**WHAT IS EXPECTED:**
Print nothing but the lines below starting at the line that holds "max in group" and ending at the line that holds "met5 | 0 | 0", including both, each exactly as written.

**ENTRIES PROVIDED:**
══════════════════════════════

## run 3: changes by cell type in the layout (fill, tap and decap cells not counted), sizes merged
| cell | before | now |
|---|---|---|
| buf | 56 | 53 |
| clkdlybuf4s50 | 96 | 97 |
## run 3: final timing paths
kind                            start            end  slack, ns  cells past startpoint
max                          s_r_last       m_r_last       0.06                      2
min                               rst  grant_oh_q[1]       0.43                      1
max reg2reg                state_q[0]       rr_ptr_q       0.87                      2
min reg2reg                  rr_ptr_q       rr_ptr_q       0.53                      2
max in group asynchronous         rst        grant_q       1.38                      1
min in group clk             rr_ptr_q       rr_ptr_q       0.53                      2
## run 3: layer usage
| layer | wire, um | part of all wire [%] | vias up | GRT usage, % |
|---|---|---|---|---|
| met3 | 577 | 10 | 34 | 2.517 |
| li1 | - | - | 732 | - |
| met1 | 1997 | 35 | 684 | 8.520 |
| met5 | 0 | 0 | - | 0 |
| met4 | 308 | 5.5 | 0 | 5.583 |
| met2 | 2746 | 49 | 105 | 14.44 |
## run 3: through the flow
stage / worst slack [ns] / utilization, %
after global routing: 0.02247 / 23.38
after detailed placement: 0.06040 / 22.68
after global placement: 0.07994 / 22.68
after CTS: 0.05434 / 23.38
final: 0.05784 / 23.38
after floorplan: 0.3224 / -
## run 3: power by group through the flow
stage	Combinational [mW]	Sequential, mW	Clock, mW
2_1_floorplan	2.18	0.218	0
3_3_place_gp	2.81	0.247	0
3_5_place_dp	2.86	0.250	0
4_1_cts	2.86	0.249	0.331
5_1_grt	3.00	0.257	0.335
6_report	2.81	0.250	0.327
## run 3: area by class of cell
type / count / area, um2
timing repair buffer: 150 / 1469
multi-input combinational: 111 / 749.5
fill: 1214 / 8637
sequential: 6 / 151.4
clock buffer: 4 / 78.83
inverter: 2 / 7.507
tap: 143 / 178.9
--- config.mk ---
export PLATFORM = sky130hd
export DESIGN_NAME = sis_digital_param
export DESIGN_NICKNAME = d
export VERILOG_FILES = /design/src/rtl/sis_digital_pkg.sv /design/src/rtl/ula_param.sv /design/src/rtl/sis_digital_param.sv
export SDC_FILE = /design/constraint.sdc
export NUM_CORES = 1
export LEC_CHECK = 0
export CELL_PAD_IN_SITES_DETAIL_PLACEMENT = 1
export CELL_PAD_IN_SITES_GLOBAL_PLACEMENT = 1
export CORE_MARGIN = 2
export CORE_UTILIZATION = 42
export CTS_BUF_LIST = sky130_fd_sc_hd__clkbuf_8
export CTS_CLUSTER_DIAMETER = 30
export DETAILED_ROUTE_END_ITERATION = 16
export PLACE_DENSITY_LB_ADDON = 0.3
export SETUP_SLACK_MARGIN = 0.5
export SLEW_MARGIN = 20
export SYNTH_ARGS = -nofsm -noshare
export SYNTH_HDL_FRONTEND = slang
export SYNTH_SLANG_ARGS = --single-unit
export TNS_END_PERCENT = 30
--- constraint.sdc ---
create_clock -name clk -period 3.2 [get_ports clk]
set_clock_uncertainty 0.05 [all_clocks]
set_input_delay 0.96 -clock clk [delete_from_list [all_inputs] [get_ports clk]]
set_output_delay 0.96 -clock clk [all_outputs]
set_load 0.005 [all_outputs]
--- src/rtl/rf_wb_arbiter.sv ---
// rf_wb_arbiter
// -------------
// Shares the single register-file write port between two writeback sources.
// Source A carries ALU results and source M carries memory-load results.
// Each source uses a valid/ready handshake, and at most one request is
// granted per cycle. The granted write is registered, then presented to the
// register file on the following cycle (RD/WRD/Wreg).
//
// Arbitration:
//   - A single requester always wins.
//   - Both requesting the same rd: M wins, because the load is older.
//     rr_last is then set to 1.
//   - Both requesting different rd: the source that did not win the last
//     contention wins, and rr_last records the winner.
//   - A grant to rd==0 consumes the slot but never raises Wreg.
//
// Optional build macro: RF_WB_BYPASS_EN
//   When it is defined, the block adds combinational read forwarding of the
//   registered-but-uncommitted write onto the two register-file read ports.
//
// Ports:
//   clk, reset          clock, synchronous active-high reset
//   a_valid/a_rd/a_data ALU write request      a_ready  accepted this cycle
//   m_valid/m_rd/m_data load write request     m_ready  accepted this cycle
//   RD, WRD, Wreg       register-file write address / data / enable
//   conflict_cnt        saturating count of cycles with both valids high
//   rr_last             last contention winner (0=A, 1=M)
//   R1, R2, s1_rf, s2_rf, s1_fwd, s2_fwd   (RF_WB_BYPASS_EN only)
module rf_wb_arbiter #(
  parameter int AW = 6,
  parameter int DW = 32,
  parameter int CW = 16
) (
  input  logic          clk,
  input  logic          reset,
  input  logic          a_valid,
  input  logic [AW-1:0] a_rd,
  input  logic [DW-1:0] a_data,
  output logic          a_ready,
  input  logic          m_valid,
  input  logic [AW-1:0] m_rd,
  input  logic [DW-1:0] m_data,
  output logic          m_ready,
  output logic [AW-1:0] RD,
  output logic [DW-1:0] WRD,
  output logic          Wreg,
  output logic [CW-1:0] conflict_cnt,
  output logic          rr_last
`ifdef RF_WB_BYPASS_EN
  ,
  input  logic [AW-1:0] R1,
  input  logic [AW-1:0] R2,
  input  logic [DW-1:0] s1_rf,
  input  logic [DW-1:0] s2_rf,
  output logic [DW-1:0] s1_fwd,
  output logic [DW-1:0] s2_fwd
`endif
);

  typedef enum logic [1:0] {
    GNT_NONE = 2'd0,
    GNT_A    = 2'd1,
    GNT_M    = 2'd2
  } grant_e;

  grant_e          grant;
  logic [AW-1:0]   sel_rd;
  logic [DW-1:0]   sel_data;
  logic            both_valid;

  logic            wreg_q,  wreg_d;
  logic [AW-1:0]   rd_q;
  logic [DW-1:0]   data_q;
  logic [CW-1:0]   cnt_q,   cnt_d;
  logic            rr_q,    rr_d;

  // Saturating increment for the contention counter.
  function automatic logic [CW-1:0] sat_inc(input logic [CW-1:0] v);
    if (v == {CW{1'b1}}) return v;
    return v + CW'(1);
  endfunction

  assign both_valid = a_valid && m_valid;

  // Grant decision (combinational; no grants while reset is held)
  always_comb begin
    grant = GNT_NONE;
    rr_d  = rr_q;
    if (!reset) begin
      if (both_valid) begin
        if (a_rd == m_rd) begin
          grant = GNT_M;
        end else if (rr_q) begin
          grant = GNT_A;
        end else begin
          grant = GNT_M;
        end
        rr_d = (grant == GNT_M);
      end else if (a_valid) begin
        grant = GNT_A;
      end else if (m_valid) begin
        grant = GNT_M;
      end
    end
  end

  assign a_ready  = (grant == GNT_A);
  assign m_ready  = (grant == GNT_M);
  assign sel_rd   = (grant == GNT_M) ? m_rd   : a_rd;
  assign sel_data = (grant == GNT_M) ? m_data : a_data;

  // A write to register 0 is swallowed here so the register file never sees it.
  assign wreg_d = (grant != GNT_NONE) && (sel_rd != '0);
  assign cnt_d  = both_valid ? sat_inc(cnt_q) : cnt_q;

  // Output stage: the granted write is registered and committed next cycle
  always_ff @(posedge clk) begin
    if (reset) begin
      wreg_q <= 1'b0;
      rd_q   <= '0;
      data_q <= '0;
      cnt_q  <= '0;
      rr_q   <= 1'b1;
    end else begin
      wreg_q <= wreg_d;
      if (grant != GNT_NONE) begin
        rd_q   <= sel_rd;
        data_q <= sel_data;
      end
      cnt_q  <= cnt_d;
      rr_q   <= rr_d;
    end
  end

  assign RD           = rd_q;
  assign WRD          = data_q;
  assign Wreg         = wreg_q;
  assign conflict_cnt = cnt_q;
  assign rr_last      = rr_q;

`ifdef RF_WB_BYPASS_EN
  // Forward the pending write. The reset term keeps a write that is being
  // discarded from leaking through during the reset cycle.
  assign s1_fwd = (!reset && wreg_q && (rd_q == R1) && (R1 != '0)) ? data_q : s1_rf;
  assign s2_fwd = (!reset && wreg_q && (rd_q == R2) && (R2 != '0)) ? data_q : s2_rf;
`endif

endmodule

══════════════════════════════

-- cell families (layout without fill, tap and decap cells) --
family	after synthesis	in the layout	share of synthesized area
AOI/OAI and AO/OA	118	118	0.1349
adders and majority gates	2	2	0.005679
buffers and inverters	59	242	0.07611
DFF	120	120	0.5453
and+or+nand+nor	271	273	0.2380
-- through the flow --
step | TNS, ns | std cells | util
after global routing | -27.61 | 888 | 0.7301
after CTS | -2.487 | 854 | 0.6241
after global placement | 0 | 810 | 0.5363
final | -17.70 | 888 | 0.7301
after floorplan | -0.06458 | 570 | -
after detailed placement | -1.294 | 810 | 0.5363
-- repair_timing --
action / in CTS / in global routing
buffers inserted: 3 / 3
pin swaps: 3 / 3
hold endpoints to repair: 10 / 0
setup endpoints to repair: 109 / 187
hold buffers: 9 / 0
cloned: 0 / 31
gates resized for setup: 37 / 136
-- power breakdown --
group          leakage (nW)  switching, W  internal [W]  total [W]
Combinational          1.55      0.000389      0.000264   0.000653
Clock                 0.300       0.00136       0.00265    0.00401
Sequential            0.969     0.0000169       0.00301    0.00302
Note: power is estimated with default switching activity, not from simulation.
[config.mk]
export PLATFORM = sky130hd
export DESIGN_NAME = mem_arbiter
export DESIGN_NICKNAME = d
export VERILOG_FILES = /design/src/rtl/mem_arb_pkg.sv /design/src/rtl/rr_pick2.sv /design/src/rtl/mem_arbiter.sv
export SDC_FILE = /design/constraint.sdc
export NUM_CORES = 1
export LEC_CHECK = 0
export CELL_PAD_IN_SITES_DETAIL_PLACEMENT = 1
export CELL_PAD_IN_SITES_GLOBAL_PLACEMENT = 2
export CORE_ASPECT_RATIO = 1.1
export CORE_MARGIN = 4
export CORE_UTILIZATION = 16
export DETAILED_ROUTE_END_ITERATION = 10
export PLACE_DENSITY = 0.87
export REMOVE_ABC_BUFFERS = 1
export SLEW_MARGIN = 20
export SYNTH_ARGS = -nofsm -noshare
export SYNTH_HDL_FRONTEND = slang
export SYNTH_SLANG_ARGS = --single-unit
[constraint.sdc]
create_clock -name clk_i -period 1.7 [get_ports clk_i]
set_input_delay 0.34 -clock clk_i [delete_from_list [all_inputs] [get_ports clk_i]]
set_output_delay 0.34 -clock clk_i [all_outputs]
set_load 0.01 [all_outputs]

══════════════════════════════

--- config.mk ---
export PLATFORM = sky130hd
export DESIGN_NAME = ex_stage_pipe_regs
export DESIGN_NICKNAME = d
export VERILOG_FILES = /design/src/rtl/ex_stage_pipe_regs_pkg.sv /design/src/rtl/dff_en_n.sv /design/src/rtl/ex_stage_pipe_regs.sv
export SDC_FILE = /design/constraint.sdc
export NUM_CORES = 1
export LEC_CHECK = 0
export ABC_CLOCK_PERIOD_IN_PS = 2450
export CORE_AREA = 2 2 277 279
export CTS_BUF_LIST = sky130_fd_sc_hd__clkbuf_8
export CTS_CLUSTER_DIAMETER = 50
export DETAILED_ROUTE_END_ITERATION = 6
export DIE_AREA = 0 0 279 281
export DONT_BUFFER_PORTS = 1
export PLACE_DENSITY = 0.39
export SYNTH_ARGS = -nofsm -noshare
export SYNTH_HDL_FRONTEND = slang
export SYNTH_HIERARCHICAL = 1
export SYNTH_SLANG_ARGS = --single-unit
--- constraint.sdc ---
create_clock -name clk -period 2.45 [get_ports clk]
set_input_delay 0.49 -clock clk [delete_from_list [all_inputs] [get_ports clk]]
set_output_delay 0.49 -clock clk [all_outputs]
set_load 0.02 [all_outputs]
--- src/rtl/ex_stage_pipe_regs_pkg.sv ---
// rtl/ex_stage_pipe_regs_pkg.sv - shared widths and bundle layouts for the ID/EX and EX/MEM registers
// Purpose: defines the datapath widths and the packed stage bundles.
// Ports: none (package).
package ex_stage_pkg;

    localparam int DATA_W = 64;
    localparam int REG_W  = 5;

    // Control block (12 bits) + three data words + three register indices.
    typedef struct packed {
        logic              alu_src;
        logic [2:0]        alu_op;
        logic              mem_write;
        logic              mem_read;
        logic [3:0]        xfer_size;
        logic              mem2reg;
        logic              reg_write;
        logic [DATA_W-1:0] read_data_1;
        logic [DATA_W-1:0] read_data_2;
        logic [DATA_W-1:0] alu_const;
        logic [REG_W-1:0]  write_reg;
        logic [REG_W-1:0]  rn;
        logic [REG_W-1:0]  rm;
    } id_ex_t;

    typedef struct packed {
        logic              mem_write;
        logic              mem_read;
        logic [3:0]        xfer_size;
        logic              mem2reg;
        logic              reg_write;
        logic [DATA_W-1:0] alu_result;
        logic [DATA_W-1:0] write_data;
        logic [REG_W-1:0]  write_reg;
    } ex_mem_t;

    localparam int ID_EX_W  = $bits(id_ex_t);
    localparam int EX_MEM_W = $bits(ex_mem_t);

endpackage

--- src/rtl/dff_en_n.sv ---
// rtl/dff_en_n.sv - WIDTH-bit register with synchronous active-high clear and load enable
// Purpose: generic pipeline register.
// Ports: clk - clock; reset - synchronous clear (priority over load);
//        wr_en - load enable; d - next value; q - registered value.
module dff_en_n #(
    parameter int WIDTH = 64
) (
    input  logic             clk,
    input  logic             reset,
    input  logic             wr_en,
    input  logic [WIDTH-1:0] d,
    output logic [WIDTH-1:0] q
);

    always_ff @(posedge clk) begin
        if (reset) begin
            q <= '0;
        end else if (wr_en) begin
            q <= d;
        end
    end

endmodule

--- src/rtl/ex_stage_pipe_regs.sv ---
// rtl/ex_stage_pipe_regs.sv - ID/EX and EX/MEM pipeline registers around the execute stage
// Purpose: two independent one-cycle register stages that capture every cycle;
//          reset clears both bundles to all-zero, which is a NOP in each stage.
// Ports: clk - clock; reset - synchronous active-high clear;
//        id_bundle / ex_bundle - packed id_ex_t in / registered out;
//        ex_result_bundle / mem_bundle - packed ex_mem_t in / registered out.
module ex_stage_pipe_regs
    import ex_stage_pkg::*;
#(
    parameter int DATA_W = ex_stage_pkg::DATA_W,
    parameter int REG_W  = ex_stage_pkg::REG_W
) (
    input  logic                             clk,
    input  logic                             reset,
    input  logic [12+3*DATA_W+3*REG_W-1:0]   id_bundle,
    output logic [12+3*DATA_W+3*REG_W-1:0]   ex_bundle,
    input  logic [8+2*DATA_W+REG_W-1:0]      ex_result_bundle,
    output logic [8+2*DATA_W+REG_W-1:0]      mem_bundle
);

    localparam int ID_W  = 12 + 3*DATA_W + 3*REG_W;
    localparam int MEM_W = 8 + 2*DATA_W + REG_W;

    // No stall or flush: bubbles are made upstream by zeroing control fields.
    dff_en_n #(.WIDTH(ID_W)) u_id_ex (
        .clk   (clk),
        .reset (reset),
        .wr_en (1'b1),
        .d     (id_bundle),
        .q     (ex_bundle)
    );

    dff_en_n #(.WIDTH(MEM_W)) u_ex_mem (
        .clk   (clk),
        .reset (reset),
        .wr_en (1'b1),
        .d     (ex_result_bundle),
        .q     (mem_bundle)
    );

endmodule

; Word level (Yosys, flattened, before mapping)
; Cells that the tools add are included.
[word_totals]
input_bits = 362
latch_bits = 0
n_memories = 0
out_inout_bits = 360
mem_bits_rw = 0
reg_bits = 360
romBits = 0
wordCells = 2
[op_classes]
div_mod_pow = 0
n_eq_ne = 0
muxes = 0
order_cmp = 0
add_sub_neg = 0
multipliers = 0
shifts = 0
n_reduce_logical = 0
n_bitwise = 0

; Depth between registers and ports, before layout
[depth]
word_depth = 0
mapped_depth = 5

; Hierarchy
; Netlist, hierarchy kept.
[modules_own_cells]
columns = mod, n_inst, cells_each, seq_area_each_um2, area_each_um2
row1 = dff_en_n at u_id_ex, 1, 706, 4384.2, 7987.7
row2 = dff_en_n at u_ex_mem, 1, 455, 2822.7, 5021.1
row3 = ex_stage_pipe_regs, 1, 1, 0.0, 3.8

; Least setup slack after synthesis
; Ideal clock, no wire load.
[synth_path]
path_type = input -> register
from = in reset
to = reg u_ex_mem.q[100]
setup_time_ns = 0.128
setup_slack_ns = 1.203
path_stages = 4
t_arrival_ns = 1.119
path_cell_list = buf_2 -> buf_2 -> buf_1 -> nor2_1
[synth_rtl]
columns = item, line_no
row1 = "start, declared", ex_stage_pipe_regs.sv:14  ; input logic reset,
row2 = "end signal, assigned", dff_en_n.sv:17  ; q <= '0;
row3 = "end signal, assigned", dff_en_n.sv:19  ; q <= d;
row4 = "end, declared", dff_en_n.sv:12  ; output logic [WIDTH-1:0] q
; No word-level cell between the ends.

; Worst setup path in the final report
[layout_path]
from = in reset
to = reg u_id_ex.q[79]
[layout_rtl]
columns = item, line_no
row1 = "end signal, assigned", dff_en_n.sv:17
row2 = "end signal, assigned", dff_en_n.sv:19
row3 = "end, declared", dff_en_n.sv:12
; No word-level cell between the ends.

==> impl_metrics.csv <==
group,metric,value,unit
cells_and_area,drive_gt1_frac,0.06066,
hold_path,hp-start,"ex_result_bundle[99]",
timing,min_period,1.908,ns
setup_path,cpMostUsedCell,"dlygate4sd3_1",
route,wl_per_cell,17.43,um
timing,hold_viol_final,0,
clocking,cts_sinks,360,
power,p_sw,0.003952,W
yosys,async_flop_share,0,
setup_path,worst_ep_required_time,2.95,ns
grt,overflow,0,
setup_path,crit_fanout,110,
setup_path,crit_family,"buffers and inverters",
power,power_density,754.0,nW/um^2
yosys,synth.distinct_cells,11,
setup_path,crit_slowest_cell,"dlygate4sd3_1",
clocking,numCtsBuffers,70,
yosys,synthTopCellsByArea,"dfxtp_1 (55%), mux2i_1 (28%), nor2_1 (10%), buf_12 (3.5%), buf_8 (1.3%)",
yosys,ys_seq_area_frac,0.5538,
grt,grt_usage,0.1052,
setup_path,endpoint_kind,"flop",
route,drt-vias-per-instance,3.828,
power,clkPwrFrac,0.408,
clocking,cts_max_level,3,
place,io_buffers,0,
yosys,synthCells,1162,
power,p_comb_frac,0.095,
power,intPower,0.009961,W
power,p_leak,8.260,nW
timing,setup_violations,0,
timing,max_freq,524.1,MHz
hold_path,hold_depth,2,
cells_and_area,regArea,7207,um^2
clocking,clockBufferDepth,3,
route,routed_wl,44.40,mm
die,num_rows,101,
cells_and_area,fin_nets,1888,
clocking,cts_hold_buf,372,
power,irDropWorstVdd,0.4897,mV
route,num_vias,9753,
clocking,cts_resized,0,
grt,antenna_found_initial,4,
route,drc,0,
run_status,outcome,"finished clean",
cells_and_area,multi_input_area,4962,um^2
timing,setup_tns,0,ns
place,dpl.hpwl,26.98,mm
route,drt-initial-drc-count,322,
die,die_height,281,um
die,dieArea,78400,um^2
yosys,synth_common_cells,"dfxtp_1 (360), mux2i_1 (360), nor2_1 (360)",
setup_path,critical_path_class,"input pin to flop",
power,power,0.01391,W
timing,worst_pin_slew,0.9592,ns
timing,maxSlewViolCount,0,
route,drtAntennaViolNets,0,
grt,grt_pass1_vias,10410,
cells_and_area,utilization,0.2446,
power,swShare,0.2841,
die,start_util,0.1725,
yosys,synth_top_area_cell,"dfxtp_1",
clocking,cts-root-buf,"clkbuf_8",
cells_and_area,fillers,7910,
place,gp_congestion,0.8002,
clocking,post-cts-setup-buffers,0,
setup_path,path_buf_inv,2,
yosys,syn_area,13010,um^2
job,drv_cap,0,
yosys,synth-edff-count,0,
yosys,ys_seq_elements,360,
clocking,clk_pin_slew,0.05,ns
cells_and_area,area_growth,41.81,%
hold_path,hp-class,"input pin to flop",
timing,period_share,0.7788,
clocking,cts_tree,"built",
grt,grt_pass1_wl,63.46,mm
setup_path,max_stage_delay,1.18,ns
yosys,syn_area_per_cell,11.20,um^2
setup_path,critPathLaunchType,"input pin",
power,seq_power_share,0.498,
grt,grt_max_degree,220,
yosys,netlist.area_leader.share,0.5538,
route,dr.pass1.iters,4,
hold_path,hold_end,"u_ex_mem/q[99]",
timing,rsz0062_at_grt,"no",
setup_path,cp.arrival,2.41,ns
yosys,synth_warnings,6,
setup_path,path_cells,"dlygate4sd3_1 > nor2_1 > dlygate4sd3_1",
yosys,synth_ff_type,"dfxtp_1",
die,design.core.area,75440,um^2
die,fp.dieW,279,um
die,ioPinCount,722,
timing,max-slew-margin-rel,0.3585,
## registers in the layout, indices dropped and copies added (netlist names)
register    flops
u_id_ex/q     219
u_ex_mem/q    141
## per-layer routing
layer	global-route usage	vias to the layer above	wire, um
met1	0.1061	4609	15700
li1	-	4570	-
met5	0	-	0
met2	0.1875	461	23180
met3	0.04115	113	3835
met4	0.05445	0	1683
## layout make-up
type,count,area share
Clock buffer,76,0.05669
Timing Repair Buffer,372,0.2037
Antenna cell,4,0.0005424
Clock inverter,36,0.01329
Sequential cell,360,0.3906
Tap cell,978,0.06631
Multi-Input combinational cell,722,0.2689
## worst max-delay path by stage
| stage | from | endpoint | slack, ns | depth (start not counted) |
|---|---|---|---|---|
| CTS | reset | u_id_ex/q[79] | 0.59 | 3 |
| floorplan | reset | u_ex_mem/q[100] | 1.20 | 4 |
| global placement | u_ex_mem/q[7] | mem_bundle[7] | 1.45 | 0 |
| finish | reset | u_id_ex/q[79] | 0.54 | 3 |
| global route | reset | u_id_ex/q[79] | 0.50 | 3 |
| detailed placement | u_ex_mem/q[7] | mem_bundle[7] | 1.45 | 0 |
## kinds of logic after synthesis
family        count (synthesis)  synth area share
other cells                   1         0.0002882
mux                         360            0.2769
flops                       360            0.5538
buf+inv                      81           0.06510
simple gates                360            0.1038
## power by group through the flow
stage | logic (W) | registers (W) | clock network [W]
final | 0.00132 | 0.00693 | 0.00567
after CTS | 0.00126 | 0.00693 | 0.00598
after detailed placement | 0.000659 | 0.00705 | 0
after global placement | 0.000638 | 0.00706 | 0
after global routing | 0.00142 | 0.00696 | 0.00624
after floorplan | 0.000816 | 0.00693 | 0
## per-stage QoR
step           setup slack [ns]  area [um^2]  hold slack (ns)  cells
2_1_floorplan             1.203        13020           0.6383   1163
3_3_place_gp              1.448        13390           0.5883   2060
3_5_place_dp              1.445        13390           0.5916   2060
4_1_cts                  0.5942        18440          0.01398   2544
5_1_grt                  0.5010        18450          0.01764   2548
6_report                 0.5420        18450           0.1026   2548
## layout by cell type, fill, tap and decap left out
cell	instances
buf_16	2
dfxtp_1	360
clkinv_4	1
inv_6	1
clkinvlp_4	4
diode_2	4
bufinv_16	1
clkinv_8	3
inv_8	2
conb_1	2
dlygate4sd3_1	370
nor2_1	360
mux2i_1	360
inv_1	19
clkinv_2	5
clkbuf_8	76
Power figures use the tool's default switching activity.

══════════════════════════════

**YOUR SOLUTION:**
max in group asynchronous         rst        grant_q       1.38                      1
min in group clk             rr_ptr_q       rr_ptr_q       0.53                      2
## run 3: layer usage
| layer | wire, um | part of all wire [%] | vias up | GRT usage, % |
|---|---|---|---|---|
| met3 | 577 | 10 | 34 | 2.517 |
| li1 | - | - | 732 | - |
| met1 | 1997 | 35 | 684 | 8.520 |
| met5 | 0 | 0 | - | 0 |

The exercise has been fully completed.